各党は国内総生産(GDP)の過半を占める個人消費の喚起策を公約に盛った。自民党は補正予算の編成を伴う経済対策を策定し、電気・ガス代の高騰対策や低所得者世帯への給付金、地域が実態に応じて物価高対策を講じるための地方交付金の拡充などに取り組む。2024年度補正予算案は、前年度の約13兆円を上回る額を想定しており、「規模ありき」とならぬよう歳出の精査が求められる。
自公両党の過半数割れを目指す立憲民主党は、消費税の負担を軽減する給付付き税額控除の導入や、ガソリン代高騰の負担を抑えるトリガー条項の一時凍結解除を打ち出した。日本維新の会、国民民主党、れいわ新選組、共産党は消費税の減税や廃止を訴える。消費税見直しは消費喚起が期待できる半面、社会保障財源が不足する。消費税の負担軽減と社会保障の持続可能性をいかに両立させるか、各党の公約を確認する必要がある。

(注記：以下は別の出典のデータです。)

--- src/rtl/spi_accel_responder_if.sv ---
// spi_accel_responder_if
// Four-wire SPI link between an SPI master and the accelerometer responder.
//   sck_i  : SPI clock, mode 0, driven by the master
//   ncs_i  : chip select, active-low, driven by the master
//   mosi_i : master-to-target serial data, MSB first
//   miso_o : target-to-master serial data, MSB first
interface spi_accel_responder_if;
  logic sck_i;
  logic ncs_i;
  logic mosi_i;
  logic miso_o;

  modport master (output sck_i, output ncs_i, output mosi_i, input miso_o);
  modport slave  (input sck_i, input ncs_i, input mosi_i, output miso_o);
endinterface

--- src/rtl/spi_accel_responder.sv ---
// spi_accel_responder
// SPI target answering the accelerometer register protocol: command 0x0A
// writes and 0x0B reads a 64-byte register map with auto-incrementing,
// wrapping addresses. Samples arrive on parallel inputs and raise int1/int2
// through DATA_READY and the INTMAP registers.
// Ports:
//   clk          : system clock, at least 8x the SCK frequency
//   reset        : asynchronous active-low reset
//   spi          : SPI link (slave modport), pins asynchronous to clk
//   sample_valid : one-clk strobe, new sample on x_data/y_data/z_data
//   x/y/z_data   : 12-bit signed samples
//   int1, int2   : DATA_READY masked by INTMAP1[0] / INTMAP2[0], registered
module spi_accel_responder (
  input  logic                 clk,
  input  logic                 reset,
  spi_accel_responder_if.slave spi,
  input  logic                 sample_valid,
  input  logic [11:0]          x_data,
  input  logic [11:0]          y_data,
  input  logic [11:0]          z_data,
  output logic                 int1,
  output logic                 int2
);
  localparam logic [7:0] DEVID_AD       = 8'hAD;
  localparam logic [7:0] DEVID_MST      = 8'h1D;
  localparam logic [7:0] PARTID         = 8'hF2;
  localparam logic [7:0] REVID          = 8'h01;
  localparam logic [7:0] CMD_WRITE      = 8'h0A;
  localparam logic [7:0] CMD_READ       = 8'h0B;
  localparam logic [7:0] SOFT_RESET_KEY = 8'h52;

  typedef enum logic [2:0] {
    ST_IDLE, ST_CMD, ST_ADDR_W, ST_ADDR_R, ST_DATA_W, ST_DATA_R, ST_IGNORE
  } state_t;

  state_t      state_r, state_nxt_s;
  logic [1:0]  sck_sync_r, ncs_sync_r, mosi_sync_r;
  logic        sck_prev_r, ncs_prev_r;
  logic        sck_rise_s, sck_fall_s, ncs_rise_s, ncs_fall_s;
  logic [2:0]  bit_cnt_r;
  logic [6:0]  shift_in_r;
  logic [7:0]  byte_s;
  logic        byte_done_s;
  logic [5:0]  addr_r, rd_addr_s;
  logic [7:0]  rd_data_s, shift_out_r;
  logic        miso_r;
  logic [7:0]  gp_r [0:15];
  logic        data_ready_r;
  logic [11:0] x_live_r, y_live_r, z_live_r;
  logic [11:0] x_shadow_r, y_shadow_r, z_shadow_r;
  logic        wr_en_s, srst_s, rd_clr_s;
  logic        int1_r, int2_r;

  // Sample registers whose read-out consumes DATA_READY.
  function automatic logic is_sample_addr_f(input logic [5:0] a);
    return ((a >= 6'h08) && (a <= 6'h0A)) || ((a >= 6'h0E) && (a <= 6'h13));
  endfunction

  // Upper byte of a 12-bit sample, sign-extended.
  function automatic logic [7:0] hi_byte_f(input logic [11:0] s);
    return {{4{s[11]}}, s[11:8]};
  endfunction

  // Two-flop synchronisers plus previous-value flops for edge detection.
  // ncs resets low so a chip select held low across reset is not seen as a
  // fresh falling edge.
  always_ff @(posedge clk or negedge reset) begin
    if (!reset) begin
      sck_sync_r  <= 2'b00;
      ncs_sync_r  <= 2'b00;
      mosi_sync_r <= 2'b00;
      sck_prev_r  <= 1'b0;
      ncs_prev_r  <= 1'b0;
    end else begin
      sck_sync_r  <= {sck_sync_r[0], spi.sck_i};
      ncs_sync_r  <= {ncs_sync_r[0], spi.ncs_i};
      mosi_sync_r <= {mosi_sync_r[0], spi.mosi_i};
      sck_prev_r  <= sck_sync_r[1];
      ncs_prev_r  <= ncs_sync_r[1];
    end
  end

  assign sck_rise_s  = sck_sync_r[1] & ~sck_prev_r;
  assign sck_fall_s  = ~sck_sync_r[1] & sck_prev_r;
  assign ncs_rise_s  = ncs_sync_r[1] & ~ncs_prev_r;
  assign ncs_fall_s  = ~ncs_sync_r[1] & ncs_prev_r;
  assign byte_s      = {shift_in_r, mosi_sync_r[1]};
  assign byte_done_s = sck_rise_s & (bit_cnt_r == 3'd7) & (state_r != ST_IDLE) & ~ncs_rise_s;

  // FSM state register.
  always_ff @(posedge clk or negedge reset) begin
    if (!reset) begin
      state_r <= ST_IDLE;
    end else begin
      state_r <= state_nxt_s;
    end
  end

  // FSM next-state: chip-select release aborts from any state.
  always_comb begin
    state_nxt_s = state_r;
    if (ncs_rise_s) begin
      state_nxt_s = ST_IDLE;
    end else begin
      case (state_r)
        ST_IDLE:   if (ncs_fall_s) state_nxt_s = ST_CMD; else state_nxt_s = ST_IDLE;
        ST_CMD: begin
          if (!byte_done_s)            state_nxt_s = ST_CMD;
          else if (byte_s == CMD_WRITE) state_nxt_s = ST_ADDR_W;
          else if (byte_s == CMD_READ)  state_nxt_s = ST_ADDR_R;
          else                          state_nxt_s = ST_IGNORE;
        end
        ST_ADDR_W: if (byte_done_s) state_nxt_s = ST_DATA_W; else state_nxt_s = ST_ADDR_W;
        ST_ADDR_R: if (byte_done_s) state_nxt_s = ST_DATA_R; else state_nxt_s = ST_ADDR_R;
        default:   state_nxt_s = state_r;
      endcase
    end
  end

  // Bit counter and MOSI shifter; a partial byte is dropped when idle.
  always_ff @(posedge clk or negedge reset) begin
    if (!reset) begin
      bit_cnt_r  <= 3'd0;
      shift_in_r <= 7'd0;
    end else if ((state_r == ST_IDLE) || ncs_rise_s) begin
      bit_cnt_r  <= 3'd0;
      shift_in_r <= 7'd0;
    end else if (sck_rise_s) begin
      bit_cnt_r  <= bit_cnt_r + 3'd1;
      shift_in_r <= byte_s[6:0];
    end
  end

  // Address of the byte to prefetch: the received address in ADDR_R,
  // otherwise the byte after the one just shifted out.
  always_comb begin
    rd_addr_s = addr_r + 6'd1;
    if (state_r == ST_ADDR_R) begin
      rd_addr_s = byte_s[5:0];
    end else begin
      rd_addr_s = addr_r + 6'd1;
    end
  end

  // Register map read mux; sample bytes come from the transaction shadow.
  always_comb begin
    rd_data_s = 8'h00;
    case (rd_addr_s)
      6'h00:   rd_data_s = DEVID_AD;
      6'h01:   rd_data_s = DEVID_MST;
      6'h02:   rd_data_s = PARTID;
      6'h03:   rd_data_s = REVID;
      6'h08:   rd_data_s = x_shadow_r[11:4];
      6'h09:   rd_data_s = y_shadow_r[11:4];
      6'h0A:   rd_data_s = z_shadow_r[11:4];
      6'h0B:   rd_data_s = {7'd0, data_ready_r};
      6'h0E:   rd_data_s = x_shadow_r[7:0];
      6'h0F:   rd_data_s = hi_byte_f(x_shadow_r);
      6'h10:   rd_data_s = y_shadow_r[7:0];
      6'h11:   rd_data_s = hi_byte_f(y_shadow_r);
      6'h12:   rd_data_s = z_shadow_r[7:0];
      6'h13:   rd_data_s = hi_byte_f(z_shadow_r);
      default: begin
        if ((rd_addr_s >= 6'h20) && (rd_addr_s <= 6'h2E)) rd_data_s = gp_r[rd_addr_s[3:0]];
        else rd_data_s = 8'h00;
      end
    endcase
  end

  // Address pointer and MISO shift register: load on byte completion,
  // shift on SCK fall so each bit is set up before the master's rise.
  always_ff @(posedge clk or negedge reset) begin
    if (!reset) begin
      addr_r      <= 6'd0;
      shift_out_r <= 8'h00;
    end else begin
      if (byte_done_s && ((state_r == ST_ADDR_W) || (state_r == ST_ADDR_R))) begin
        addr_r <= byte_s[5:0];
      end else if (byte_done_s && ((state_r == ST_DATA_W) || (state_r == ST_DATA_R))) begin
        addr_r <= addr_r + 6'd1;
      end
      if (byte_done_s && ((state_r == ST_ADDR_R) || (state_r == ST_DATA_R))) begin
        shift_out_r <= rd_data_s;
      end else if (sck_fall_s && (state_r == ST_DATA_R)) begin
        shift_out_r <= {shift_out_r[6:0], 1'b0};
      end
    end
  end

  // Registered MISO, forced low outside a read data phase.
  always_ff @(posedge clk or negedge reset) begin
    if (!reset) begin
      miso_r <= 1'b0;
    end else if ((state_r != ST_DATA_R) || ncs_rise_s) begin
      miso_r <= 1'b0;
    end else if (sck_fall_s) begin
      miso_r <= shift_out_r[7];
    end
  end

  assign wr_en_s  = byte_done_s & (state_r == ST_DATA_W);
  assign srst_s   = wr_en_s & (addr_r == 6'h1F) & (byte_s == SOFT_RESET_KEY);
  assign rd_clr_s = byte_done_s & (state_r == ST_DATA_R) & is_sample_addr_f(addr_r);

  // General-purpose registers 0x20-0x2E; entry 15 is never written.
  always_ff @(posedge clk or negedge reset) begin
    if (!reset) begin
      for (int i = 0; i < 16; i++) gp_r[i] <= 8'h00;
    end else if (srst_s) begin
      for (int i = 0; i < 16; i++) gp_r[i] <= 8'h00;
    end else if (wr_en_s && (addr_r >= 6'h20) && (addr_r <= 6'h2E)) begin
      gp_r[addr_r[3:0]] <= byte_s;
    end
  end

  // DATA_READY: a new sample wins over a same-cycle clear.
  always_ff @(posedge clk or negedge reset) begin
    if (!reset) begin
      data_ready_r <= 1'b0;
    end else if (sample_valid) begin
      data_ready_r <= 1'b1;
    end else if (srst_s || rd_clr_s) begin
      data_ready_r <= 1'b0;
    end
  end

  // Live samples, and a shadow frozen at chip-select fall for coherent bursts.
  always_ff @(posedge clk or negedge reset) begin
    if (!reset) begin
      x_live_r   <= 12'd0;
      y_live_r   <= 12'd0;
      z_live_r   <= 12'd0;
      x_shadow_r <= 12'd0;
      y_shadow_r <= 12'd0;
      z_shadow_r <= 12'd0;
    end else begin
      if (sample_valid) begin
        x_live_r <= x_data;
        y_live_r <= y_data;
        z_live_r <= z_data;
      end
      if (ncs_fall_s) begin
        x_shadow_r <= x_live_r;
        y_shadow_r <= y_live_r;
        z_shadow_r <= z_live_r;
      end
    end
  end

  // Registered interrupt outputs.
  always_ff @(posedge clk or negedge reset) begin
    if (!reset) begin
      int1_r <= 1'b0;
      int2_r <= 1'b0;
    end else begin
      int1_r <= data_ready_r & gp_r[4'hA][0];
      int2_r <= data_ready_r & gp_r[4'hB][0];
    end
  end

  assign spi.miso_o = miso_r;
  assign int1       = int1_r;
  assign int2       = int2_r;
endmodule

石破茂政権が掲げる最低賃金(時給)1500円以上の目標を打ち出す政党も少なくない。ただ中小企業の支払い能力をいかに高めるのか、価格転嫁対策はもとより、成長戦略の裏付けを伴っているかが問われる。
社会保険料負担のあり方で、応能負担を求める政党が少なくない。自民党は、現役世代が高齢者を支える社会保障制度を見直し、支配能力のある高齢者にも負担増を求める全世代型社会保障制度を構築する。国民民主党も現役世代の負担減を掲げ、日本維新の会は高齢者の医療費窓口負担を1割から3割に引き上げる。立憲民主党も「分厚い中間層復活」を目指す。社会保障をめぐる将来不安の払拭は、最大の消費喚起策とされる。経済政策と同時に、この分野での各党の公約も注視したい。